Dr. Hickernell: Humanities benefit those pursuing STEM goals

By Rachel Neglia

Doc (1 of 1)Tempe Preparatory Academy has hired a host of talented teachers in striving to effectively apply a holistic model of education. Although most people associate a “liberal education” with subjects like philosophy, literature, and history, however, the school has reaffirmed the important role of the sciences in a liberal curriculum, and has accordingly sought distinguished faculty to teach them.

One notable science teacher is Dr. Thomas Hickernell, who has taught at TPA since 2000. Dr. Hickernell emphatically believes in the merits of a liberal education, saying that it leaves students “better prepared for life in general.” Most students do not hear about and could learn from his fascinating pre-TPA career.

For his undergraduate degree, Dr. Hickernell chose to study Physics (but fell only a half-credit short of also having a math major) at Pomona, a liberal arts college in California. He values the broad range of subjects he studied there, and especially when looking back on his past work experience with many different types of engineers, points out that “those who were educated liberally, those who had an appreciation and an understanding of music, those who had an appreciation and an understanding of language and philosophy, were better able to think of creative solutions to problems than those who were just trained as engineers or physicists.” In the end, Dr. Hickernell says that his degree was “more valuable than a university degree.”

“I had a dream for a while of being an oceanographer, and then I had a dream of being a veterinarian,” Dr. Hickernell says, “but always in the back of my mind was my fifth grade teacher’s interest in solar energy.” After he graduated from Pomona, Dr. Hickernell got his master’s and doctorate degrees from the University of Arizona in Optics, which has applications in solar energy. Unfortunately, “solar energy experimentation and research was at a very low level,” Doc says. “Strategic defense initiative money was very high and everybody was creating lasers to shoot down satellites and enemy planes… I was not so sure about helping to create weapons, but then I couldn’t get into the solar energy field, so I ended up getting a research position with a group in medical imaging.”

Dr.

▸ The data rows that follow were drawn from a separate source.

===== src/rtl/shift_register_n_pkg.sv =====
// Shared constants and types for the universal shift register.
// Mode/direction encodings plus the per-stage next-value select.
package shift_register_n_pkg;

    localparam logic [1:0] MODE_HOLD   = 2'b00;
    localparam logic [1:0] MODE_SHIFT  = 2'b01;
    localparam logic [1:0] MODE_ROTATE = 2'b10;
    localparam logic [1:0] MODE_LOAD   = 2'b11;

    localparam logic DIR_UP   = 1'b0;
    localparam logic DIR_DOWN = 1'b1;

    typedef enum logic [1:0] {
        SEL_HOLD = 2'b00,
        SEL_NBR  = 2'b01,
        SEL_LOAD = 2'b10
    } stage_sel_e;

    // Shift and rotate both take the neighbour; only the end-stage insert differs.
    function automatic stage_sel_e mode_to_sel(input logic [1:0] mode);
        stage_sel_e sel;
        case (mode)
            MODE_SHIFT, MODE_ROTATE: sel = SEL_NBR;
            MODE_LOAD:               sel = SEL_LOAD;
            default:                 sel = SEL_HOLD;
        endcase
        return sel;
    endfunction

endpackage
--- config.mk ---
export PLATFORM = sky130hd
export DESIGN_NAME = clock_time_core_flat
export DESIGN_NICKNAME = d
export VERILOG_FILES = /design/src/rtl/clock_time_core_pkg.sv /design/src/rtl/clock_time_core_if.sv /design/src/rtl/clock_time_core_bcd2_counter.sv /design/src/rtl/clock_time_core.sv /design/src/flat_wrapper.sv
export SDC_FILE = /design/constraint.sdc
export NUM_CORES = 1
export LEC_CHECK = 0
export ABC_AREA = 1
export CAP_MARGIN = 25
export CORE_AREA = 5 5 117 119
export CTS_CLUSTER_SIZE = 12
export DETAILED_ROUTE_END_ITERATION = 12
export DIE_AREA = 0 0 122 124
export GPL_TIMING_DRIVEN = 0
export PLACE_DENSITY = 0.75
export SLEW_MARGIN = 20
export SYNTH_ARGS = -nofsm -noshare
export SYNTH_HDL_FRONTEND = slang
export SYNTH_SLANG_ARGS = --single-unit
--- constraint.sdc ---
create_clock -name clk -period 1.9 [get_ports clk]
set_clock_uncertainty 0.1 [all_clocks]
set_input_delay 0.57 -clock clk [delete_from_list [all_inputs] [get_ports clk]]
set_output_delay 0.57 -clock clk [all_outputs]
set_load 0.1 [all_outputs]
--- src/rtl/clock_time_core_pkg.sv ---
// Shared types and BCD limits for the time-of-day engine.
package clock_pkg;

   typedef enum logic {
      MODE_RUN = 1'b0,
      MODE_SET = 1'b1
   } mode_e;

   localparam logic [7:0] HOUR_MAX = 8'h23;
   localparam logic [7:0] MIN_MAX  = 8'h59;
   localparam logic [7:0] SEC_MAX  = 8'h59;

   // Next value of a packed two-digit BCD counter that wraps to 00 after max.
   function automatic logic [7:0] bcd2_next(input logic [7:0] v, input logic [7:0] max);
      if (v == max)
         return 8'h00;
      else if (v[3:0] >= 4'd9)
         return {v[7:4] + 4'd1, 4'h0};
      else
         return v + 8'd1;
   endfunction

endpackage

--- src/rtl/clock_time_core_if.sv ---
// Key inputs and display-facing outputs of the time-of-day engine.
interface clock_time_core_if;

   logic       key_mode;
   logic       key_inc_h;
   logic       key_inc_m;
   logic [3:0] h_cntH;
   logic [3:0] h_cntL;
   logic [3:0] m_cntH;
   logic [3:0] m_cntL;
   logic [3:0] s_cntH;
   logic [3:0] s_cntL;
   logic [7:0] set_h;
   logic [7:0] set_m;
   logic       mode;
   logic       scan_en;

   modport master (
      output key_mode, key_inc_h, key_inc_m,
      input  h_cntH, h_cntL, m_cntH, m_cntL, s_cntH, s_cntL,
      input  set_h, set_m, mode, scan_en
   );

   modport slave (
      input  key_mode, key_inc_h, key_inc_m,
      output h_cntH, h_cntL, m_cntH, m_cntL, s_cntH, s_cntL,
      output set_h, set_m, mode, scan_en
   );

endinterface

--- src/rtl/clock_time_core_bcd2_counter.sv ---
// Two-digit packed-BCD counter wrapping at MAX; a load overrides an increment.
module bcd2_counter
   import clock_pkg::*;
#(
   parameter logic [7:0] MAX = 8'h59
) (
   input  logic       clk,
   input  logic       rstn,
   input  logic       inc,
   input  logic       load,
   input  logic [7:0] load_val,
   output logic [7:0] q,
   output logic       carry
);

   logic [7:0] q_q;
   logic [7:0] q_d;

   always_comb begin
      // NOTE: q_d takes its hold value first, so no path leaves it unassigned and no latch is inferred.
      q_d = q_q;
      if (load)
         q_d = load_val;
      else if (inc)
         q_d = bcd2_next(q_q, MAX);
   end

   // NOTE: state updates use non-blocking assignments so every flop samples pre-edge values.
   always_ff @(posedge clk) begin
      if (!rstn)
         q_q <= 8'h00;
      else
         q_q <= q_d;
   end

   assign q     = q_q;
   assign carry = inc && (q_q == MAX);

endmodule

--- src/rtl/clock_time_core.sv ---
// BCD time-of-day engine: second prescaler, scan strobe, time counters and RUN/SET preset editor.
module clock_time_core
   import clock_pkg::*;
#(
   parameter int CLK_FREQ = 50_000_000,
   parameter int SCAN_DIV = 50_000
) (
   input  logic              clk,
   input  logic              rstn,
   clock_time_core_if.slave  bus
);

   localparam int PW = $clog2(CLK_FREQ);
   localparam int SW = $clog2(SCAN_DIV);
   localparam logic [PW-1:0] PRESC_LAST = PW'(CLK_FREQ - 1);
   localparam logic [SW-1:0] SCAN_LAST  = SW'(SCAN_DIV - 1);

   mode_e         state_q, state_d;
   logic [PW-1:0] presc_q, presc_d;
   logic [SW-1:0] scan_cnt_q, scan_cnt_d;
   logic          scan_en_q, scan_en_d;

   logic       tick;
   logic       load_time;
   logic       load_preset;
   logic       inc_set_h;
   logic       inc_set_m;
   logic       sec_carry;
   logic       min_carry;
   logic       hour_carry_unused;
   logic       set_h_carry_unused;
   logic       set_m_carry_unused;
   logic [7:0] hour_q, min_q, sec_q, set_h_q, set_m_q;

   always_comb begin
      state_d     = state_q;
      load_time   = 1'b0;
      load_preset = 1'b0;
      inc_set_h   = 1'b0;
      inc_set_m   = 1'b0;
      tick        = (presc_q == PRESC_LAST);
      presc_d     = tick ? '0 : presc_q + PW'(1);
      scan_cnt_d  = (scan_cnt_q == SCAN_LAST) ? '0 : scan_cnt_q + SW'(1);
      scan_en_d   = (scan_cnt_d == SCAN_LAST);

      case (state_q)
         MODE_RUN: begin
            if (bus.key_mode) begin
               state_d     = MODE_SET;
               load_preset = 1'b1;
            end
         end
         MODE_SET: begin
            // Leaving SET restarts the second from zero; the counter load masks any tick due now.
            if (bus.key_mode) begin
               state_d   = MODE_RUN;
               load_time = 1'b1;
               presc_d   = '0;
            end else begin
               inc_set_h = bus.key_inc_h;
               inc_set_m = bus.key_inc_m;
            end
         end
         default: state_d = MODE_RUN;
      endcase
   end

   always_ff @(posedge clk) begin
      if (!rstn) begin
         state_q    <= MODE_RUN;
         presc_q    <= '0;
         scan_cnt_q <= '0;
         scan_en_q  <= 1'b0;
      end else begin
         state_q    <= state_d;
         presc_q    <= presc_d;
         scan_cnt_q <= scan_cnt_d;
         scan_en_q  <= scan_en_d;
      end
   end

   bcd2_counter #(.MAX(SEC_MAX)) u_sec (
      .clk(clk), .rstn(rstn), .inc(tick), .load(load_time), .load_val(8'h00),
      .q(sec_q), .carry(sec_carry)
   );

   bcd2_counter #(.MAX(MIN_MAX)) u_min (
      .clk(clk), .rstn(rstn), .inc(sec_carry), .load(load_time), .load_val(set_m_q),
      .q(min_q), .carry(min_carry)
   );

   bcd2_counter #(.MAX(HOUR_MAX)) u_hour (
      .clk(clk), .rstn(rstn), .inc(min_carry), .load(load_time), .load_val(set_h_q),
      .q(hour_q), .carry(hour_carry_unused)
   );

   // Presets capture the pre-advance time register, so a coinciding tick never leaks in.
   bcd2_counter #(.MAX(HOUR_MAX)) u_set_h (
      .clk(clk), .rstn(rstn), .inc(inc_set_h), .load(load_preset), .load_val(hour_q),
      .q(set_h_q), .carry(set_h_carry_unused)
   );

   bcd2_counter #(.MAX(MIN_MAX)) u_set_m (
      .clk(clk), .rstn(rstn), .inc(inc_set_m), .load(load_preset), .load_val(min_q),
      .q(set_m_q), .carry(set_m_carry_unused)
   );

   assign bus.h_cntH  = hour_q[7:4];
   assign bus.h_cntL  = hour_q[3:0];
   assign bus.m_cntH  = min_q[7:4];
   assign bus.m_cntL  = min_q[3:0];
   assign bus.s_cntH  = sec_q[7:4];
   assign bus.s_cntL  = sec_q[3:0];
   assign bus.set_h   = set_h_q;
   assign bus.set_m   = set_m_q;
   assign bus.mode    = state_q;
   assign bus.scan_en = scan_en_q;

endmodule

Hickernell worked on a team that developed surgical probes to help doctors detect cancerous tissue in lymph nodes during surgery. They could not get their product patented because “another group had created a probe with a structure similar to ours” ten years prior, but the product was still cutting-edge in its novel usage.

After graduate school, Dr. Hickernell worked for Motorola in developing surface acoustic wave filters, which use properties of piezoelectric crystals.“If piezoelectric crystals are stressed,” he says, “they will create, because of the molecular configurations, electric fields surrounding the crystal. But it works the other way as well; if you subject the crystal to an electric field, it will also stress.” The stressing of these crystals has applications to electronics. Ultimately, this research and development led to “sixteen or seventeen patents” that Dr. Hickernell signed.

How can aspiring scientists prepare for the future, according to Dr. Hickernell? “Enjoy learning, and learn all you can about all sorts of things — not just science.” Whether you’re the type that obsessively sketches out your future or “enjoys whatever life has to throw” at you, this plan is foolproof!